Wilma,
el último nombre de la lista para los ciclones de esta temporada,
podría usarse en cualquier momento antes del próximo 30 de noviembre,
pues según los meteorólogos están latentes las condiciones para que se
forme el organismo tropical 21 de esta temporada, e incluso podría
suceder que se formara uno más.
De ocurrir esto, se agotarían los identificativos previstos para este
año, aprobados con base en el Plan Operativo de Huracanes de la
Asociación Regional IV para América del Norte, Central y el Caribe,
edición 2001, de la Organización Meteorológica Mundial.
Al terminar estos nombres, que son 21 tomando en consideración que esa
ha sido hasta el momento la cantidad máxima de ciclones en una
temporada —la de 1933—, se ha tomado como acuerdo internacional que se
prosigan bautizando las tormentas tropicales y ciclones con las letras
del alfabeto griego, como Alfa, Beta...
Esta práctica de dar nombres a los organismos tropicales comenzó a
extenderse a partir de la temporada de 1953, cuando los Estados Unidos
abandonaron el plan de denominar las tormentas usando un alfabeto
fonético, y ese mismo año la Oficina del Tiempo de Estados Unidos de
América los llamó únicamente con nombres de mujeres.

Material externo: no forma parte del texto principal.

This design comes from an exercise in tuning for small area, a short achievable clock period and few clock cycles per item on the open sky130 flow, not from production work. No run shown here included a check of the RTL's function; only the layout flow was run.

[flow/config.mk]
export PLATFORM = sky130hd
export DESIGN_NAME = geofence
export DESIGN_NICKNAME = geofence
export VERILOG_FILES = /design/flow/design.v
export SDC_FILE = /design/flow/constraint.sdc
export NUM_CORES = 4
export LEC_CHECK = 0
export CAP_MARGIN = 20
export CORE_MARGIN = 2
export CORE_UTILIZATION = 40
export SETUP_SLACK_MARGIN = 2.0
export SLEW_MARGIN = 20
export SYNTH_HIERARCHICAL = 1
export SYNTH_MINIMUM_KEEP_SIZE = 0
[flow/constraint.sdc]
create_clock -name core_clock -period 7.5 [get_ports {clk}]
set_input_delay 1.5000 -clock core_clock [delete_from_list [all_inputs] [get_ports {clk}]]
set_output_delay 1.5000 -clock core_clock [all_outputs]
set_load 0.01 [all_outputs]
Background: an optimization exercise with open tools, aiming at small area, a short achievable clock period and few clock cycles. Do not read the settings as production practice.
The RTL was checked by simulation tests, not by an equivalence proof against the original design.

==> exp/yarrow <==
==> flow/design.v <==
module fp32_fma (
    input         clk,
    input  [31:0] a,
    input  [31:0] b,
    input  [31:0] c,
    output [31:0] result
);
wire        sa = a[31], sb = b[31], sc = c[31];
wire [7:0]  ea = a[30:23], eb = b[30:23], ec = c[30:23];
wire [22:0] fa = a[22:0],  fb = b[22:0],  fc = c[22:0];
wire a_zero = (ea == 8'd0);
wire b_zero = (eb == 8'd0);
wire c_zero = (ec == 8'd0);
wire sp  = sa ^ sb;
wire sub = sp ^ sc;
wire [23:0] x = {1'b1, fa};
wire [23:0] y = {1'b1, fb};
wire [25:0] yy = {2'b00, y};
wire [47:0] row [0:12];
genvar gi;
generate
    for (gi = 0; gi < 12; gi = gi + 1) begin : g_booth
        wire y2 = yy[2*gi+1];
        wire y1 = yy[2*gi];
        wire y0 = (gi == 0) ? 1'b0 : yy[2*gi-1];
        wire one = y1 ^ y0;
        wire two = (y2 & ~y1 & ~y0) | (~y2 & y1 & y0);
        wire neg = y2;
        wire [24:0] mag = ({25{one}} & {1'b0, x}) | ({25{two}} & {x, 1'b0});
        wire [24:0] ppx = mag ^ {25{neg}};
        wire [27:0] r0 = (gi == 0) ? {~neg, neg, neg, ppx} : {1'b1, ~neg, ppx};
        wire        pn = (gi == 0) ? 1'b0 : yy[2*gi-1];
        wire [47:0] rr = ({20'd0, r0} << (2*gi)) | ({47'd0, pn} << ((gi == 0) ? 0 : 2*gi-2));
        assign row[gi] = rr;
    end
endgenerate
assign row[12] = ({24'd0, x & {24{y[23]}}} << 24) | ({47'd0, y[23]} << 22);
function [95:0] csa;
    input [47:0] p, q, r;
    reg [47:0] s, k;
    begin
        s = p ^ q ^ r;
        k = (p & q) | (p & r) | (q & r);
        csa = {k[46:0], 1'b0, s};
    end
endfunction
wire [95:0] t1a = csa(row[0], row[1], row[2]);
wire [95:0] t1b = csa(row[3], row[4], row[5]);
wire [95:0] t1c = csa(row[6], row[7], row[8]);
wire [95:0] t1d = csa(row[9], row[10], row[11]);
wire [95:0] t2a = csa(t1a[47:0], t1a[95:48], t1b[47:0]);
wire [95:0] t2b = csa(t1b[95:48], t1c[47:0], t1c[95:48]);
wire [95:0] t2c = csa(t1d[47:0], t1d[95:48], row[12]);
wire [95:0] t3a = csa(t2a[47:0], t2a[95:48], t2b[47:0]);
wire [95:0] t3b = csa(t2b[95:48], t2c[47:0], t2c[95:48]);
wire [95:0] t4a = csa(t3a[47:0], t3a[95:48], t3b[47:0]);
wire [95:0] t5a = csa(t4a[47:0], t4a[95:48], t3b[95:48]);
wire [9:0] rs_full = {2'b00, ea} + {2'b00, eb} - {2'b00, ec} - 10'd100;
wire [6:0] rs0 = rs_full[9] ? 7'd0 : (rs_full > 10'd76) ? 7'd76 : rs_full[6:0];
reg [47:0] s1_ps, s1_pc;
reg [6:0]  s1_rs;
always @(posedge clk) begin
    s1_ps <= t5a[47:0];
    s1_pc <= t5a[95:48];
    s1_rs <= rs0;
end
wire [47:0] prod = s1_ps + s1_pc;
wire [23:0] mc = c_zero ? 24'd0 : {1'b1, fc};
wire [75:0] c_wide = {1'b0, mc, 51'd0} >> s1_rs;
reg  [23:0] lowmask;
integer j;
always @(*)
    for (j = 0; j < 24; j = j + 1)
        lowmask[j] = ({1'b0, s1_rs} >= 8'd51 + j);
wire c_stk = |(mc & lowmask);
reg [47:0] s2_p;
reg [75:0] s2_cx;
always @(posedge clk) begin
    s2_p  <= prod;
    s2_cx <= {c_wide[75:1], c_stk} ^ {76{sub}};
end
wire [75:0] p_win = {27'd0, s2_p, 1'b0};
wire [75:0] hh = p_win ^ s2_cx;
wire [75:0] gg = p_win & s2_cx;
wire [75:0] pg_g [0:7];
wire [75:0] pg_p [0:7];
assign pg_g[0] = gg;
assign pg_p[0] = hh;
generate
    for (gi = 0; gi < 7; gi = gi + 1) begin : g_pfx
        genvar bi;
        for (bi = 0; bi < 76; bi = bi + 1) begin : g_bit
            if ((bi >> gi) & 1) begin : g_op
                localparam integer J = ((bi >> gi) << gi) - 1;
                assign pg_g[gi+1][bi] = pg_g[gi][bi] | (pg_p[gi][bi] & pg_g[gi][J]);
                assign pg_p[gi+1][bi] = pg_p[gi][bi] & pg_p[gi][J];
            end else begin : g_pass
                assign pg_g[gi+1][bi] = pg_g[gi][bi];
                assign pg_p[gi+1][bi] = pg_p[gi][bi];
            end
        end
    end
endgenerate
wire [75:0] cg = pg_g[7];
wire [75:0] cp = pg_p[7];
wire [75:0] sum0 = hh ^ {cg[74:0], 1'b0};
wire [75:0] sum1 = hh ^ ({cg[74:0], 1'b1} | {cp[74:0], 1'b1});
wire        neg  = sub & ~(cg[75] | cp[75]);
wire [75:0] mag  = ~sub ? sum0 : neg ? ~sum0 : sum1;
reg [75:0] s3_m;
reg        s3_neg;
always @(posedge clk) begin
    s3_m   <= mag;
    s3_neg <= neg;
end
wire [79:0] v = {s3_m, 4'b0000};
wire [9:0]  gnz;
generate
    for (gi = 0; gi < 10; gi = gi + 1) begin : g_nz
        assign gnz[gi] = |v[8*gi +: 8];
    end
endgenerate
wire [103:0] vp = {v, 24'd0};
wire [9:0]   por;     
assign por[0] = gnz[0];
generate
    for (gi = 1; gi < 10; gi = gi + 1) begin : g_por
        assign por[gi] = por[gi-1] | gnz[gi];
    end
endgenerate
wire [9:0] hot;
generate
    for (gi = 0; gi < 9; gi = gi + 1) begin : g_hot
        if (gi == 8) begin : g_top
            assign hot[gi] = gnz[9];
        end else begin : g_mid
            assign hot[gi] = gnz[gi+1] & ~|gnz[9:gi+2];
        end
    end
endgenerate
assign hot[9] = ~|gnz[9:1];
reg [3:0]  kc;
reg [31:0] vs;
reg        vstk;
integer k;
always @(*) begin
    kc = 4'd0;
    vs = 32'd0;
    vstk = 1'b0;
    for (k = 0; k < 9; k = k + 1) begin
        if (hot[k]) kc = kc | (4'd8 - k[3:0]);
        vs = vs | ({32{hot[k]}} & vp[8*k+8 +: 32]);
        if (k >= 3) vstk = vstk | (hot[k] & por[k-3]);
    end
    if (hot[9]) kc = 4'd9;
    vs = vs | ({32{hot[9]}} & vp[31:0]);
end
wire zero_sum = ~|gnz;
reg [31:0] s4_v;
reg        s4_stk;
reg [3:0]  s4_kc;
reg        s4_zero;
reg        s4_neg;
always @(posedge clk) begin
    s4_v    <= vs;
    s4_stk  <= vstk;
    s4_kc   <= kc;
    s4_zero <= zero_sum;
    s4_neg  <= s3_neg;
end
reg [2:0] kf;      
always @(*) begin
    casez (s4_v[31:24])
        8'b1???????: kf = 3'd0;
        8'b01??????: kf = 3'd1;
        8'b001?????: kf = 3'd2;
        8'b0001????: kf = 3'd3;
        8'b00001???: kf = 3'd4;
        8'b000001??: kf = 3'd5;
        8'b0000001?: kf = 3'd6;
        default:     kf = 3'd7;
    endcase
end
wire [31:0] nv    = s4_v << kf;
wire [23:0] mant  = nv[31:8];
wire        guard = nv[7];
wire        stick = (|nv[6:0]) | s4_stk;
wire        inc   = guard & (stick | mant[0]);
wire [24:0] mant_r = {1'b0, mant} + {24'd0, inc};
wire [10:0] e_pre = {3'd0, ea} + {3'd0, eb} - 11'd99 - {4'd0, s4_kc, 3'd0} - {8'd0, kf};
wire a_inf = (ea == 8'hff) && (fa == 23'd0);
wire b_inf = (eb == 8'hff) && (fb == 23'd0);
wire c_inf = (ec == 8'hff) && (fc == 23'd0);
wire a_nan = (ea == 8'hff) && (fa != 23'd0);
wire b_nan = (eb == 8'hff) && (fb != 23'd0);
wire c_nan = (ec == 8'hff) && (fc != 23'd0);
wire prod_inf  = a_inf | b_inf;
wire prod_zero = a_zero | b_zero;
wire res_nan = a_nan | b_nan | c_nan |
               (a_inf & b_zero) | (a_zero & b_inf) |
               (prod_inf & c_inf & sub);
wire c_big = ~c_zero & rs_full[9];
wire x_nan  = res_nan;
wire x_inf  = ~res_nan & (prod_inf | c_inf);
wire x_sinf = prod_inf ? sp : sc;
wire x_zero = ~res_nan & ~prod_inf & ~c_inf & prod_zero & c_zero;
wire x_c    = ~res_nan & ~prod_inf & ~c_inf & ~c_zero & (prod_zero | c_big);
reg [24:0] s5_m;
reg [10:0] s5_e;
reg        s5_zero, s5_neg;
reg        s5_nan, s5_inf, s5_sinf, s5_z, s5_c;
always @(posedge clk) begin
    s5_m      <= mant_r;
    s5_e      <= e_pre;
    s5_zero   <= s4_zero;
    s5_neg    <= s4_neg;
    s5_nan    <= x_nan;
    s5_inf    <= x_inf;
    s5_sinf   <= x_sinf;
    s5_z      <= x_zero;
    s5_c      <= x_c;
end
wire       rc    = s5_m[24];
wire [10:0] e_r  = s5_e + {10'd0, rc};
wire       e_ovf = ~e_r[10] & (e_r[9:0] >= 10'd255);
wire       e_unf = e_r[10] | (e_r == 11'd0);
wire       rsign = s5_neg ? sc : sp;
reg [31:0] res;
always @(*) begin
    if (s5_nan)
        res = 32'h7fc00000;
    else if (s5_inf)
        res = {s5_sinf, 8'hff, 23'd0};
    else if (s5_z)
        res = {sp & sc, 31'd0};
    else if (s5_c)
        res = c;
    else if (s5_zero)
        res = 32'd0;
    else if (e_ovf)
        res = {rsign, 8'hff, 23'd0};
    else if (e_unf)
        res = {rsign, 31'd0};
    else
        res = {rsign, e_r[7:0], s5_m[22:0]};
end
assign result = res;
endmodule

Antiguamente en la región se estilaba utilizar los nombres del santo
del día para identificar las tormentas, lo cual prestaba a confusión,
porque cada país le daba uno distinto según el día en que fuera
afectado.
Fue el australiano Clement Wragge, a finales del siglo XIX, el primer
meteorólogo que utilizó un nombre propio para denominar un ciclón. Pero
la práctica de darlo a los meteoros no se hizo común hasta la Segunda
Guerra Mundial, cuando los meteorólogos del ejército norteamericano
comenzaron a darle los de sus esposas, hijas y hasta amantes a los
peligrosos fenómenos.
Sin embargo, más de 20 años después las féminas lograron romper el
estigma de “tormentosas”, y en 1978 se incluyeron nombres de hombres en
las listas de tormentas del Pacífico Norte, mientras un año después la
Organización Meteorológica Mundial se encargó de extender esa
iniciativa a todo el mundo.
El uso de nombres propios para designar cada huracán tiene que ver con
lo necesario de su rápida identificación y seguimiento. Aunque
existieron propuestas que incluían la utilización de números, letras,
alfabetos especializados y otros más, ninguna ha demostrado ser tan
eficiente como la actual.
Cada año, al finalizar la temporada ciclónica, expertos meteorólogos
preparan una lista potencial de 21 nombres para la venidera temporada,
utilizando los idiomas predominantes en la región (español, inglés y
francés), la cual contiene un nombre por cada letra del alfabeto. No
obstante, letras como la Q, U, X, Y, Z, no se incluyen, debido a que
pocos nombres empiezan con ellas.
Las listas son utilizadas de nuevo cada seis años, aunque se reciclan
retirándose de ellas el nombre de fenómenos especialmente destructivos,
en cuyo caso se sustituye por otro que comience con la misma letra
inicial.
Si bien el reglamento estipula que el viejo calificativo puede volver a
usarse diez años después, a propuesta de los países afectados —que es
aprobada por acuerdo de la Organización Meteorológica Mundial—, también
puede retirarse definitivamente, como ha sucedido, por solo citar
algunos ejemplos, con Camille (1969), Gilbert (1988), Andrew (1992) o
Pauline (1997).
Lo que sí es una incertidumbre es qué pasará en lo que resta de temporada.